Multi-Parameter Optimization of Brine Desalination using Machine Learning

Air Gap Membrane Distillation (AGMD) is a promising desalination technology with significant potential for addressing the negative environmental impacts of brine disposal. However, the interplay of operational parameters significantly impacts its performance, making optimization a challenging task. This research focuses on brine desalination as a means to mitigate the negative environmental impacts of brine disposal. By optimizing the AGMD process, the study aims to provide a sustainable solution for handling brine while producing freshwater.

An ANN model is trained and validated using experimental data while varying membrane pore size, feed salinity and feed flow rate to predict two critical performance metrics: permeate flux and specific thermal energy consumption (STEC). Different activation functions and different numbers of neurons were tested. The ReLU activation function was found to be the most effective with 25 neurons resulting in a RMSE of 0.068. The model achieved an R² value of 0.92, 0.9123, and 0.9005 for the training, validation, and test datasets, respectively. For the combined dataset, the model achieved an R² value of 0.9156. While flux predictions yielded a slightly lower R² value of 0.8697, STEC predictions achieved the highest R² value of 0.9316, showcasing higher precision in the prediction of energy consumption metrics.
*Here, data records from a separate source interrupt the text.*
$ cat src/rtl/noc_pkg.sv
// Shared widths, watchdog limit and FSM state encoding for the NoC transfer arbiter.
package noc_pkg;

    localparam int NUM_PROC  = 4;
    localparam int DEST_W    = 2;
    localparam int DATA_W    = 9;
    localparam int TLAST_BIT = DATA_W - 1;
    localparam int WDOG_W    = 8;

    localparam logic [WDOG_W-1:0] TIMEOUT = 8'd255;

    typedef enum logic [1:0] {
        IDLE  = 2'd0,
        GRANT = 2'd1,
        XFER  = 2'd2,
        DRAIN = 2'd3
    } state_t;

endpackage

$ cat src/rtl/rr_arbiter.sv
// Combinational round-robin picker: first eligible index after rr_ptr, wrapping
// modulo NUM_PROC, returned both one-hot and as a binary index.
module rr_arbiter
    import noc_pkg::*;
(
    input  logic [NUM_PROC-1:0] eligible,
    input  logic [DEST_W-1:0]   rr_ptr,
    output logic [NUM_PROC-1:0] grant,
    output logic [DEST_W-1:0]   grant_idx
);

    logic              found;
    logic [DEST_W-1:0] cand;

    // NUM_PROC == 2**DEST_W, so the index sum wraps naturally; k == NUM_PROC revisits rr_ptr last.
    always_comb begin
        grant     = '0;
        grant_idx = '0;
        found     = 1'b0;
        cand      = '0;
        for (int k = 1; k <= NUM_PROC; k++) begin
            cand = rr_ptr + DEST_W'(k);
            if (!found && eligible[cand]) begin
                found       = 1'b1;
                grant[cand] = 1'b1;
                grant_idx   = cand;
            end
        end
    end

endmodule
`src/rtl/redmule_x_feeder_pkg.sv`:
```
// Shared types and constants for the RedMulE X-matrix feeder and its skid buffer.
package redmule_x_feeder_pkg;

   typedef enum logic [1:0] {
      FP32    = 2'd0,
      FP16    = 2'd1,
      FP8     = 2'd2,
      FP16ALT = 2'd3
   } fp_format_e;

   function automatic int unsigned fp_width(input fp_format_e fmt);
      case (fmt)
         FP32:    return 32'd32;
         FP16:    return 32'd16;
         FP8:     return 32'd8;
         FP16ALT: return 32'd16;
         default: return 32'd16;
      endcase
   endfunction

   localparam int unsigned ARRAY_WIDTH         = 32'd12;
   localparam int unsigned X_FEEDER_DW         = 32'd288;
   localparam int unsigned X_FEEDER_CNT_W      = 32'd16;
   localparam int unsigned X_FEEDER_ROWS_W     = $clog2(ARRAY_WIDTH) + 32'd1;
   localparam int unsigned X_FEEDER_COLS_W     = $clog2(X_FEEDER_DW / fp_width(FP16)) + 32'd1;
   localparam int unsigned X_FEEDER_SKID_DEPTH = 32'd2;

   typedef enum logic [1:0] {
      IDLE = 2'd0,
      FILL = 2'd1,
      WAIT = 2'd2,
      DONE = 2'd3
   } x_feeder_state_e;

   typedef struct packed {
      logic [X_FEEDER_CNT_W-1:0]  n_tiles;
      logic [X_FEEDER_ROWS_W-1:0] rows_lftovr;
      logic [X_FEEDER_COLS_W-1:0] cols_lftovr;
   } x_feeder_cfg_t;

endpackage

```
`src/rtl/redmule_x_skid.sv`:
```
// Two-entry valid/ready skid buffer; pop is ignored when empty.
module redmule_x_skid
   import redmule_x_feeder_pkg::*;
#(
   parameter int unsigned DW = X_FEEDER_DW
) (
   input  logic          clk_i,
   input  logic          rst_i,
   input  logic          clear_i,
   input  logic          valid_i,
   input  logic [DW-1:0] data_i,
   output logic          ready_o,
   input  logic          pop_i,
   output logic [DW-1:0] data_o,
   output logic          empty_o,
   output logic          full_o
);

   logic [DW-1:0] mem_r [X_FEEDER_SKID_DEPTH];
   logic          wr_ptr_r;
   logic          rd_ptr_r;
   logic [1:0]    cnt_r;
   logic          push_s;
   logic          pop_s;

   assign empty_o = (cnt_r == 2'd0);
   assign full_o  = (cnt_r == 2'd2);
   assign ready_o = ~full_o;
   assign pop_s   = pop_i & ~empty_o;
   // A full buffer may still take a beat when the same cycle pops one.
   assign push_s  = valid_i & (~full_o | pop_s);
   assign data_o  = mem_r[rd_ptr_r];

   // Storage, pointers and occupancy.
   always_ff @(posedge clk_i) begin
      if (rst_i || clear_i) begin
         for (int i = 0; i < int'(X_FEEDER_SKID_DEPTH); i++) begin
            mem_r[i] <= {DW{1'b0}};
         end
         wr_ptr_r <= 1'b0;
         rd_ptr_r <= 1'b0;
         cnt_r    <= 2'd0;
      end else begin
         if (push_s) begin
            mem_r[wr_ptr_r] <= data_i;
            wr_ptr_r        <= ~wr_ptr_r;
         end
         if (pop_s) begin
            rd_ptr_r <= ~rd_ptr_r;
         end
         if (push_s && !pop_s) begin
            cnt_r <= cnt_r + 2'd1;
         end else if (!push_s && pop_s) begin
            cnt_r <= cnt_r - 2'd1;
         end else begin
            cnt_r <= cnt_r;
         end
      end
   end

endmodule

```
`src/rtl/redmule_x_feeder.sv`:
```
// X-matrix feeder: skid-buffers stream beats, masks leftover columns and loads the X buffer tile by tile.
// Optional REDMULE_X_FEEDER_PERF_EN adds saturating stall/wait cycle counters.
module redmule_x_feeder
   import redmule_x_feeder_pkg::*;
#(
   parameter int unsigned  DW       = X_FEEDER_DW,
   parameter fp_format_e   FpFormat = FP16,
   parameter int unsigned  Width    = ARRAY_WIDTH,
   parameter int unsigned  CntW     = X_FEEDER_CNT_W,
   localparam int unsigned BITW     = fp_width(FpFormat),
   localparam int unsigned NE       = DW / BITW,
   localparam int unsigned RowsW    = $clog2(Width) + 1,
   localparam int unsigned ColsW    = $clog2(NE) + 1
) (
   input  logic             clk_i,
   input  logic             rst_i,
   input  logic             clear_i,
   input  logic             start_i,
   input  logic [CntW-1:0]  n_tiles_i,
   input  logic [RowsW-1:0] rows_lftovr_i,
   input  logic [ColsW-1:0] cols_lftovr_i,
   input  logic             consume_i,
   input  logic             x_valid_i,
   input  logic [DW-1:0]    x_data_i,
   output logic             x_ready_o,
   output logic             load_o,
   output logic [DW-1:0]    x_buffer_o,
   output logic             tile_full_o,
   output logic             busy_o,
`ifdef REDMULE_X_FEEDER_PERF_EN
   output logic [31:0]      stall_cycles_o,
   output logic [31:0]      wait_cycles_o,
`endif
   output logic             done_o
);

   x_feeder_state_e  state_r;
   x_feeder_cfg_t    cfg_r;
   logic [RowsW-1:0] row_cnt_r;
   logic [CntW-1:0]  tile_cnt_r;

   logic [CntW-1:0]  n_tiles_s;
   logic [RowsW-1:0] rows_s;
   logic [ColsW-1:0] cols_s;
   logic [RowsW-1:0] row_lim_s;
   logic [RowsW-1:0] row_nxt_s;
   logic             last_tile_s;
   logic             start_s;
   logic             load_s;
   logic             skid_ready_s;
   logic             skid_empty_s;
   logic             skid_full_s;
   logic             skid_flush_s;
   logic [DW-1:0]    skid_data_s;

   assign n_tiles_s    = CntW'(cfg_r.n_tiles);
   assign rows_s       = RowsW'(cfg_r.rows_lftovr);
   assign cols_s       = ColsW'(cfg_r.cols_lftovr);
   assign last_tile_s  = (tile_cnt_r == (n_tiles_s - CntW'(1'b1)));
   assign row_nxt_s    = row_cnt_r + RowsW'(1'b1);
   assign start_s      = start_i & ((state_r == IDLE) | (state_r == DONE));
   // Leftover beats from a finished job are dropped when the next one starts.
   assign skid_flush_s = clear_i | start_s;
   assign x_ready_o    = skid_ready_s & ((state_r == FILL) | (state_r == WAIT));
   assign load_s       = (state_r == FILL) & ~skid_empty_s;

   assign load_o      = load_s;
   assign tile_full_o = (state_r == WAIT);
   assign busy_o      = (state_r != IDLE);
   assign done_o      = (state_r == DONE);

   redmule_x_skid #(
      .DW (DW)
   ) i_skid (
      .clk_i   (clk_i),
      .rst_i   (rst_i),
      .clear_i (skid_flush_s),
      .valid_i (x_valid_i & x_ready_o),
      .data_i  (x_data_i),
      .ready_o (skid_ready_s),
      .pop_i   (load_s),
      .data_o  (skid_data_s),
      .empty_o (skid_empty_s),
      .full_o  (skid_full_s)
   );

   // Row limit: only the last tile may be short.
   always_comb begin
      row_lim_s = RowsW'(Width);
      if (last_tile_s && (rows_s != {RowsW{1'b0}})) begin
         row_lim_s = rows_s;
      end else begin
         row_lim_s = RowsW'(Width);
      end
   end

   // Column-leftover masking of the popped beat.
   always_comb begin
      x_buffer_o = {DW{1'b0}};
      if (load_s) begin
         for (int e = 0; e < int'(NE); e++) begin
            if ((cols_s == {ColsW{1'b0}}) || (ColsW'(e) < cols_s)) begin
               x_buffer_o[e*BITW +: BITW] = skid_data_s[e*BITW +: BITW];
            end else begin
               x_buffer_o[e*BITW +: BITW] = {BITW{1'b0}};
            end
         end
      end else begin
         x_buffer_o = {DW{1'b0}};
      end
   end

   // Control FSM with row and tile counters.
   always_ff @(posedge clk_i) begin
      if (rst_i || clear_i) begin
         state_r    <= IDLE;
         cfg_r      <= '0;
         row_cnt_r  <= {RowsW{1'b0}};
         tile_cnt_r <= {CntW{1'b0}};
      end else begin
         case (state_r)
            IDLE, DONE: begin
               if (start_i) begin
                  cfg_r.n_tiles     <= X_FEEDER_CNT_W'(n_tiles_i);
                  cfg_r.rows_lftovr <= X_FEEDER_ROWS_W'(rows_lftovr_i);
                  cfg_r.cols_lftovr <= X_FEEDER_COLS_W'(cols_lftovr_i);
                  row_cnt_r         <= {RowsW{1'b0}};
                  tile_cnt_r        <= {CntW{1'b0}};
                  state_r           <= (n_tiles_i == {CntW{1'b0}}) ? DONE : FILL;
               end
            end
            FILL: begin
               if (load_s) begin
                  row_cnt_r <= row_nxt_s;
                  if (row_nxt_s == row_lim_s) begin
                     state_r <= WAIT;
                  end
               end
            end
            WAIT: begin
               if (consume_i) begin
                  row_cnt_r  <= {RowsW{1'b0}};
                  tile_cnt_r <= tile_cnt_r + CntW'(1'b1);
                  state_r    <= last_tile_s ? DONE : FILL;
               end
            end
            default: begin
               state_r <= IDLE;
            end
         endcase
      end
   end

`ifdef REDMULE_X_FEEDER_PERF_EN
   logic [31:0] stall_cnt_r;
   logic [31:0] wait_cnt_r;

   assign stall_cycles_o = stall_cnt_r;
   assign wait_cycles_o  = wait_cnt_r;

   // Saturating starvation and wait-for-consume counters.
   always_ff @(posedge clk_i) begin
      if (rst_i || clear_i || start_i) begin
         stall_cnt_r <= 32'd0;
         wait_cnt_r  <= 32'd0;
      end else begin
         if ((state_r == FILL) && skid_empty_s && (stall_cnt_r != 32'hFFFF_FFFF)) begin
            stall_cnt_r <= stall_cnt_r + 32'd1;
         end else begin
            stall_cnt_r <= stall_cnt_r;
         end
         if ((state_r == WAIT) && (wait_cnt_r != 32'hFFFF_FFFF)) begin
            wait_cnt_r <= wait_cnt_r + 32'd1;
         end else begin
            wait_cnt_r <= wait_cnt_r;
         end
      end
   end
`endif

endmodule

```
===== src/rtl/prio_enc16.sv =====
// Combinational 16-input priority encoder with a movable starting point.
// The search begins at bit 'start' and proceeds upward, wrapping from 15
// back to 0; the first set bit found is reported.
// Ports:
//   vec   in  16  candidate vector
//   start in  4   index searched first
//   idx   out 4   index of the first set bit at or after start (mod 16)
//   found out 1   vec has at least one bit set; idx is meaningless otherwise
module prio_enc16 (
  input  logic [15:0] vec,
  input  logic [3:0]  start,
  output logic [3:0]  idx,
  output logic        found
);
  import req_enc_pkg::*;

  // Two copies side by side let a plain part-select perform the rotation.
  logic [30:0] dbl;
  logic [15:0] rot;
  code_t       off;

  always_comb begin
    dbl   = {vec[14:0], vec};
    rot   = dbl[start +: 16];
    off   = '0;
    // Scan downward so the lowest set bit of the rotated vector wins.
    for (int i = NUM_REQ - 1; i >= 0; i--) begin
      if (rot[i]) off = code_t'(i);
    end
    found = |vec;
    idx   = start + off;
  end

endmodule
As for optimization, results for the 0.2 µm membrane reveal that optimal salinity levels depend on feed flow rate. At higher flow rates (> 1.5 lpm), a salinity of 65,000 ppm achieves superior performance, producing higher flux with relatively lower STEC compared to lower salinities. For the 0.45 µm membrane, higher salinity levels of 65,000 ppm generally result in lower STEC for a given flux across all flow rates. As indicated by the pareto front, the 0.2 µm membrane offers a more energy-efficient balance between water production and energy use compared to the 0.45 µm membrane.

Differential evolution is then applied to predict optimal performance metrics by assigning different weights to flux and STEC. This approach allows for the identification of operating conditions that best meet specific application needs, ensuring a tailored balance between water production and energy efficiency. By addressing the challenges of brine desalination through AGMD, this study provides a pathway for reducing the environmental risks associated with brine disposal. It also contributes to sustainable water management strategies by enabling the efficient recovery of freshwater from brine.